## DATA RECORDS
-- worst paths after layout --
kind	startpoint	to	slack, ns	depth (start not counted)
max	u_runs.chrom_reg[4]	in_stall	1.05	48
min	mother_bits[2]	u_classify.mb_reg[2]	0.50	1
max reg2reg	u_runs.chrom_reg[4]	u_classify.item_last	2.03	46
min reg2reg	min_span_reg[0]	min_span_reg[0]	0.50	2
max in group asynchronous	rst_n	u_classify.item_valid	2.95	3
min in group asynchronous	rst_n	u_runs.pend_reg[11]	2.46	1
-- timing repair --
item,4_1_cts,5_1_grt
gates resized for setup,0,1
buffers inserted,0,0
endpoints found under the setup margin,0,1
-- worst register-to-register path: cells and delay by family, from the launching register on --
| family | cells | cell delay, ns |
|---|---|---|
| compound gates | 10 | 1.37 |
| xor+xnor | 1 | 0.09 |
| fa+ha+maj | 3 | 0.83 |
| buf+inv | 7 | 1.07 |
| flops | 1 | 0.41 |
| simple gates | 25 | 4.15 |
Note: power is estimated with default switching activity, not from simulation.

## WHAT NEEDS TO BE DONE
Note every line above where the string "cells" shows up, and copy those lines.

## RESPONSE
-- worst register-to-register path: cells and delay by family, from the launching register on --
| family | cells | cell delay, ns |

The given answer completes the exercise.